Passive membrane properties.
To evaluate the effects of HIV-1 Tat expression on whole cell capacitance, input resistance, and membrane time constant, neurons were voltage clamped at −70 mV and the command voltage was transiently shifted to −80 mV first by delivery of a single 200-ms voltage step, and then 200 ms later, by two consecutive 50-ms voltage ramps (0.2 mV/ms) of opposing polarity. This series of voltage commands (both the step and ramp commands) was repeated 40 times over 23.4 s. For each square pulse, input resistance was calculated as Rm = [dV − (Ra × Iss)]/Iss, where dV is the change in voltage delivered during the step, Iss is the steady-state current observed at the end of the step, and Ra is the access resistance, calculated by dividing dV by the instantaneous current observed immediately after initiation of the voltage step. Whole cell capacitance was calculated from the current response to the voltage-clamp ramps as described in Golowasch et al. (2009). Membrane time constant was calculated as Rm × Cm and expressed in milliseconds.

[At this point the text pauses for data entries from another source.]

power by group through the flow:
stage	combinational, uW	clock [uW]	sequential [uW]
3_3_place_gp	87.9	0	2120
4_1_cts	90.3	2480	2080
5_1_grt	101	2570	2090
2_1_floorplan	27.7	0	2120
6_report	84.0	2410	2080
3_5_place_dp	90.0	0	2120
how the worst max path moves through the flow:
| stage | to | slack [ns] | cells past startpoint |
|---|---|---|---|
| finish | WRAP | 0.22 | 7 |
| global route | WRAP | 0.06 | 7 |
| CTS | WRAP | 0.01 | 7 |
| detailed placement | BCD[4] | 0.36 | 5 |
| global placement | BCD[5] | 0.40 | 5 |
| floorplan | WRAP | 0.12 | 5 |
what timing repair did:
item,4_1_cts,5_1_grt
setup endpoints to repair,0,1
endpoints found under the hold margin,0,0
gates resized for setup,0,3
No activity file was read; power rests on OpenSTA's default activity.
<file path="config.mk">
export PLATFORM = sky130hd
export DESIGN_NAME = lfsr_seq_ctrl
export DESIGN_NICKNAME = d
export VERILOG_FILES = /design/src/rtl/lfsr_pkg.sv /design/src/rtl/lfsr_seq_fifo.sv /design/src/rtl/lfsr_seq_ctrl.sv
export SDC_FILE = /design/constraint.sdc
export NUM_CORES = 1
export LEC_CHECK = 0
export CAP_MARGIN = 20
export CORE_MARGIN = 5
export CORE_UTILIZATION = 50
export DETAILED_ROUTE_END_ITERATION = 6
export GPL_ROUTABILITY_DRIVEN = 0
export PLACE_DENSITY = 0.79
export RECOVER_POWER = 100
export SLEW_MARGIN = 20
export SYNTH_ARGS = -nofsm -noshare
export SYNTH_HDL_FRONTEND = slang
export SYNTH_HIERARCHICAL = 1
export SYNTH_SLANG_ARGS = --single-unit
export TNS_END_PERCENT = 100
</file>
<file path="constraint.sdc">
create_clock -name clk_i -period 5.1 [get_ports clk_i]
set_clock_uncertainty 0.05 [all_clocks]
set_input_delay 0.765 -clock clk_i [delete_from_list [all_inputs] [get_ports clk_i]]
set_output_delay 0.765 -clock clk_i [all_outputs]
set_load 0.05 [all_outputs]
</file>
<file path="src/rtl/lfsr_pkg.sv">
// Shared definitions for the pixel LFSR sequencer.
//   MAX_PIXEL_BITS : width of the pixel LFSR
//   pixel_t        : one LFSR output word
//   seq_state_e    : sequencer FSM states (explicit encodings)
//   CFG_*_SEL      : values driven on the LFSR config select line
package lfsr_pkg;

  localparam int MAX_PIXEL_BITS = 24;

  typedef logic [MAX_PIXEL_BITS-1:0] pixel_t;

  typedef enum logic [3:0] {
    ST_IDLE       = 4'd0,
    ST_CFG_SEED   = 4'd1,
    ST_WAIT_SEED  = 4'd2,
    ST_CFG_UNSTK  = 4'd3,
    ST_WAIT_UNSTK = 4'd4,
    ST_CFG_STOP   = 4'd5,
    ST_WAIT_STOP  = 4'd6,
    ST_LOAD       = 4'd7,
    ST_RUN        = 4'd8,
    ST_DRAIN      = 4'd9,
    ST_DONE       = 4'd10
  } seq_state_e;

  localparam logic CFG_SEED_SEL = 1'b0;
  localparam logic CFG_STOP_SEL = 1'b1;

endpackage

</file>
<file path="src/rtl/lfsr_seq_fifo.sv">
// Synchronous FIFO holding {last, pixel} entries toward the pixel consumer.
//   clk_i, nreset_i : clock, synchronous active-low reset
//   push, push_data : write request and entry
//   pop             : read request (ignored when empty)
//   pop_data        : head entry, stable until popped
//   full, empty     : occupancy status
// A push while full is accepted only if a pop frees the slot in the same
// cycle; otherwise the entry is dropped and the caller flags overflow.
module lfsr_seq_fifo #(
  parameter int W     = 25,
  parameter int DEPTH = 4
) (
  input  logic         clk_i,
  input  logic         nreset_i,
  input  logic         push,
  input  logic [W-1:0] push_data,
  input  logic         pop,
  output logic [W-1:0] pop_data,
  output logic         full,
  output logic         empty
);

  localparam int AW = $clog2(DEPTH);

  logic [W-1:0]  mem [DEPTH];
  logic [AW-1:0] wr_ptr;
  logic [AW-1:0] rd_ptr;
  logic [AW:0]   count;
  logic          do_push;
  logic          do_pop;

  assign full     = (count == (AW+1)'(DEPTH));
  assign empty    = (count == '0);
  assign do_pop   = pop && !empty;
  assign do_push  = push && (!full || do_pop);
  assign pop_data = mem[rd_ptr];

  // DEPTH is a power of two, so pointers wrap by natural overflow.
  always_ff @(posedge clk_i) begin
    if (!nreset_i) begin
      wr_ptr <= '0;
      rd_ptr <= '0;
      count  <= '0;
      for (int i = 0; i < DEPTH; i++) mem[i] <= '0;
    end else begin
      if (do_push) begin
        mem[wr_ptr] <= push_data;
        wr_ptr      <= wr_ptr + 1'b1;
      end
      if (do_pop) rd_ptr <= rd_ptr + 1'b1;
      case ({do_push, do_pop})
        2'b10:   count <= count + 1'b1;
        2'b01:   count <= count - 1'b1;
        default: count <= count;
      endcase
    end
  end

endmodule

</file>
<file path="src/rtl/lfsr_seq_ctrl.sv">
// Sequencer for the 24-bit pixel LFSR.
//   Host side : start_i, seed_i, stop_i in; busy_o, done_o, timeout_o,
//               cfg_err_o, ovf_o, pix_count_o out.
//   LFSR side : cfg_sel_o/cfg_rdy_o/cfg_data_o config write, cfg_done_i and
//               cfg_rdbk_i readback; lfsr_en_o run enable; lfsr_out_i,
//               lfsr_rdy_i, lfsr_done_i generator status.
//   Pixel side: pix_o, pix_last_o, pix_valid_o from a FIFO; pix_ready_i.
// Handshakes: a pixel transfers on a cycle where pix_valid_o && pix_ready_i;
// pix_o/pix_last_o hold until then. A config write is a one-cycle cfg_rdy_o
// pulse, after which the sequencer waits (unbounded) for cfg_done_i.
module lfsr_seq_ctrl
  import lfsr_pkg::*;
#(
  parameter int PIX_W      = MAX_PIXEL_BITS,
  parameter int FIFO_DEPTH = 4,
  parameter int MAX_PIXELS = 16777215,
  parameter int CNT_W      = 24
) (
  input  logic             clk_i,
  input  logic             nreset_i,
  input  logic             start_i,
  input  logic [PIX_W-1:0] seed_i,
  input  logic [PIX_W-1:0] stop_i,
  output logic             busy_o,
  output logic             done_o,
  output logic             timeout_o,
  output logic             cfg_err_o,
  output logic             ovf_o,
  output logic [CNT_W-1:0] pix_count_o,
  output logic             cfg_sel_o,
  output logic             cfg_rdy_o,
  output logic [PIX_W-1:0] cfg_data_o,
  input  logic             cfg_done_i,
  input  logic [PIX_W-1:0] cfg_rdbk_i,
  output logic             lfsr_en_o,
  input  logic [PIX_W-1:0] lfsr_out_i,
  input  logic             lfsr_rdy_i,
  input  logic             lfsr_done_i,
  output logic [PIX_W-1:0] pix_o,
  output logic             pix_last_o,
  output logic             pix_valid_o,
  input  logic             pix_ready_i
);

  seq_state_e       state;
  logic [PIX_W-1:0] seed_r;
  logic [PIX_W-1:0] stop_r;
  logic [PIX_W-1:0] cfg_val;   // value written by the last config write
  logic [PIX_W-1:0] cfg_wdata;
  logic [CNT_W-1:0] count;
  logic [CNT_W-1:0] cnt_next;
  logic             timeout_r;
  logic             cfg_err_r;
  logic             ovf_r;
  logic             push;
  logic             pop;
  logic             drop;
  logic             hit_max;
  logic             fifo_full;
  logic             fifo_empty;

  always_comb begin
    cfg_wdata = cfg_val;
    case (state)
      ST_CFG_SEED:  cfg_wdata = seed_r;
      // Writing the complement of the current output forces stop != out,
      // releasing a stale stop-reached hold so the seed can reload.
      ST_CFG_UNSTK: cfg_wdata = ~lfsr_out_i;
      ST_CFG_STOP:  cfg_wdata = stop_r;
      default:      cfg_wdata = cfg_val;
    endcase
  end

  always_comb begin
    busy_o     = (state != ST_IDLE);
    done_o     = (state == ST_DONE);
    lfsr_en_o  = (state == ST_RUN);
    cfg_rdy_o  = (state == ST_CFG_SEED) || (state == ST_CFG_UNSTK) ||
                 (state == ST_CFG_STOP);
    cfg_sel_o  = CFG_SEED_SEL;
    cfg_data_o = '0;
    case (state)
      ST_CFG_SEED, ST_WAIT_SEED: cfg_data_o = cfg_wdata;
      ST_CFG_UNSTK, ST_WAIT_UNSTK, ST_CFG_STOP, ST_WAIT_STOP: begin
        cfg_sel_o  = CFG_STOP_SEL;
        cfg_data_o = cfg_wdata;
      end
      default: cfg_data_o = '0;
    endcase
  end

  assign push     = (state == ST_RUN) && lfsr_rdy_i;
  assign pop      = pix_valid_o && pix_ready_i;
  assign drop     = push && fifo_full && !pop;
  assign cnt_next = count + 1'b1;
  // Abort on the push that reaches the limit so no extra pixel slips in.
  assign hit_max  = push && (cnt_next == CNT_W'(MAX_PIXELS));

  always_ff @(posedge clk_i) begin
    if (!nreset_i) begin
      state     <= ST_IDLE;
      seed_r    <= '0;
      stop_r    <= '0;
      cfg_val   <= '0;
      count     <= '0;
      timeout_r <= 1'b0;
      cfg_err_r <= 1'b0;
      ovf_r     <= 1'b0;
    end else begin
      case (state)
        ST_IDLE: if (start_i) begin
          seed_r    <= seed_i;
          stop_r    <= stop_i;
          count     <= '0;
          timeout_r <= 1'b0;
          cfg_err_r <= 1'b0;
          ovf_r     <= 1'b0;
          state     <= ST_CFG_SEED;
        end
        ST_CFG_SEED:  begin cfg_val <= cfg_wdata; state <= ST_WAIT_SEED;  end
        ST_CFG_UNSTK: begin cfg_val <= cfg_wdata; state <= ST_WAIT_UNSTK; end
        ST_CFG_STOP:  begin cfg_val <= cfg_wdata; state <= ST_WAIT_STOP;  end
        ST_WAIT_SEED, ST_WAIT_UNSTK, ST_WAIT_STOP: if (cfg_done_i) begin
          if (cfg_rdbk_i != cfg_val) cfg_err_r <= 1'b1;
          case (state)
            ST_WAIT_SEED:  state <= ST_CFG_UNSTK;
            ST_WAIT_UNSTK: state <= ST_CFG_STOP;
            default:       state <= ST_LOAD;
          endcase
        end
        ST_LOAD: state <= ST_RUN;
        ST_RUN: begin
          if (push) count <= cnt_next;
          if (drop) ovf_r <= 1'b1;
          if (hit_max) begin
            timeout_r <= 1'b1;
            state     <= ST_DRAIN;
          end else if (lfsr_done_i && !lfsr_rdy_i) begin
            state <= ST_DRAIN;
          end
        end
        ST_DRAIN: if (fifo_empty) state <= ST_DONE;
        ST_DONE:  state <= ST_IDLE;
        default:  state <= ST_IDLE;
      endcase
    end
  end

  assign timeout_o   = timeout_r;
  assign cfg_err_o   = cfg_err_r;
  assign ovf_o       = ovf_r;
  assign pix_count_o = count;
  assign pix_valid_o = !fifo_empty;

  lfsr_seq_fifo #(
    .W     (PIX_W + 1),
    .DEPTH (FIFO_DEPTH)
  ) u_fifo (
    .clk_i     (clk_i),
    .nreset_i  (nreset_i),
    .push      (push),
    .push_data ({(lfsr_out_i == stop_r), lfsr_out_i}),
    .pop       (pop),
    .pop_data  ({pix_last_o, pix_o}),
    .full      (fifo_full),
    .empty     (fifo_empty)
  );

endmodule

</file>
==> summary.md <==
| Metric | Value |
|---|---|
| Cts hold-fix bufs | 0 |
| Flops & latches, synth | 212 |
| Slew margin rel. | -0.569 |
| PwrDens | 377 mW/mm2 |
| CP delay by family, top | simple AND/OR/NAND/NOR gates |
| Worst-Skew Late Latency | 0.53 ns |
| Largest net degree at the start of global routing | 51 |
| Layout cells sized above 1 | 0.0907 |
| Root Driver | clkbuf_16 |
| Routed WL per cell | 19.5 um |
| Worst r2r src | state[3] |
| RSZ-0062 raised after global routing | false |
| Post-Synthesis Cells | 1014 |
| Launch point of the worst path | state[3] |
| CTS HTree Levels | 1 |
| Max Cap Violations | 3 |
| Overall Global Routing Usage | 0.234 |
| Status | finished with violations |
| Area Overhead vs Synth | 27.0% |
| Starting density of the core | 0.507 |
| Core area | 0.0202 mm2 |
| Post-CTS setup buffers | 0 |
| Hold Fails Final Rpt | 0 |
| Yosys Warn Count | 6 |
| Internal power | 3.35 mW |
| Vias per cell | 5.75 |
| Reg-to-Reg End | u_fifo/mem[1][23] |
| CP max stage delay | 0.92 ns |
| Crit path launch type | flop |
| Clock network power share | 0.364 |
| Setup_tns | 0 ns |
| Final Worst Setup Slack | 0.771 ns |
| Clk sinks | 212 |
| Detailed-route DRC error count | 0 |
| Seq/Total Area, Yosys | 0.513 |
| Path depth of the worst reg2reg path | 7 |
| Fin nets | 1280 |
| F_max | 0.231 GHz |
| Post-synth ARST share | 0 |
| Seq pwr share | 0.416 |
| Crit path kind | flop to flop |
| Io pins | 185 |
| Final slew viol count | 113 |
| # setup viols final | 0 |
| Hold path start | seed_r[14] |
| Logic pwr share | 0.220 |
| CTS max path bufs | 3 |
| Vert. Die Dim | 153 um |
| Critical path endpoint category | flop |
| Final worst path period share | 0.849 |
| Global route total overflow | 0 |
| CP arrival | 4.66 ns |
| Hpwl dp | 19600 um |
| CTS tree | done |
| Slowest cell on the critical path | and3_1 |
| Initial DRT Pass Iterations | 6 |
| WHS Endpoint | seed_r[14] |
| Tmin final | 4.33 ns |
| Post-Syn Area | 0.0102 mm2 |
| Worst hold path type | flop to flop |
| First-pass GRT wire length | 44200 um |
| Cts repair resizes | 0 |
| Predominant post-synthesis flop cell | dfxtp_1 |
| Initial antenna violation count | 3 |
| Post-synth EDFFs | 100 |
| Die width | 153 um |
| Post-synth cell types | 73 |
| Net Sw Frac | 0.315 |
| Static Leak | 4.75 nW |
| ANT nets after route | 0 |
| Crit-path max FO | 27 |
| Drt total wl | 28600 um |
| Syn_area_per_cell | 10.1 um2 |
| WHS Path Cells | 2 |
| Syn Nets | 1120 |
| Req. time, crit path | 5.44 ns |
| WHS | 0.409 ns |
| Pre-CTS setup slack | 1.16 ns |
| Reg2Reg Setup Slack | 0.77 ns |
| Worst Max-Slew Pin Slew | 2.35 ns |
| IO buf count | 184 |
| Maximum vdd drop | 0.000340 V |
| Worst path depth | 7 |
| Drt first-iter violations | 796 |
| Vias in the first global route | 8033 |
| Cells along the critical path | or4b_1 > inv_1 > nand2_2 > clkinvlp_2 > and3_1 > and3_2 > and2_2 |
| Num rows | 52 |
| CTS Buf Count | 23 |
| Worst path bufs/invs | 2 |
| Vias | 8431 |
| Clock Pin Slew Worst Setup and Hold Paths | 0.06 ns |
| NetSw | 1.54 mW |
| Failing checks | max-capacitance violations, max-slew violations |
| DIE AREA | 0.0234 mm2 |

Resting membrane potential, threshold, and rheobase.
Resting membrane potential was measured in current-clamp using techniques identical to those previously described for measuring tonic current in voltage clamp (Nahir et al. 2007). In brief, an amplitude histogram with 0.1-mV bins was constructed from 20,000 data points obtained during 1 s of recording at I = 0, and a Gaussian function was fit to the histogram using all bins that contained at least half the number of values as the largest bin. The resting membrane potential was then defined as the value observed at the center of that best-fit Gaussian curve. This technique was used rather than simply measuring the mean voltage observed at I = 0 because it is less sensitive to perturbation by spontaneous activity. To measure the action potential threshold and rheobase, cells were held briefly at I = 0 in current clamp and then exposed to a slow current ramp that increased current injection by 10 pA/s until action potentials were observed. Values reported for threshold and rheobase in Fig. 3 are those observed for the first action potential produced by the current ramp. Specifically, the threshold voltage was defined as the voltage at which dV/dt first exceeded 5% of the maximum rate observed during the rising phase of the spike. The rheobase was defined as the command current at the time of threshold. If a cell fired action potentials spontaneously at I = 0, then rheobase was defined as 0 pA, and threshold was still calculated as the voltage at which dV/dt first exceeded 5% of maximum.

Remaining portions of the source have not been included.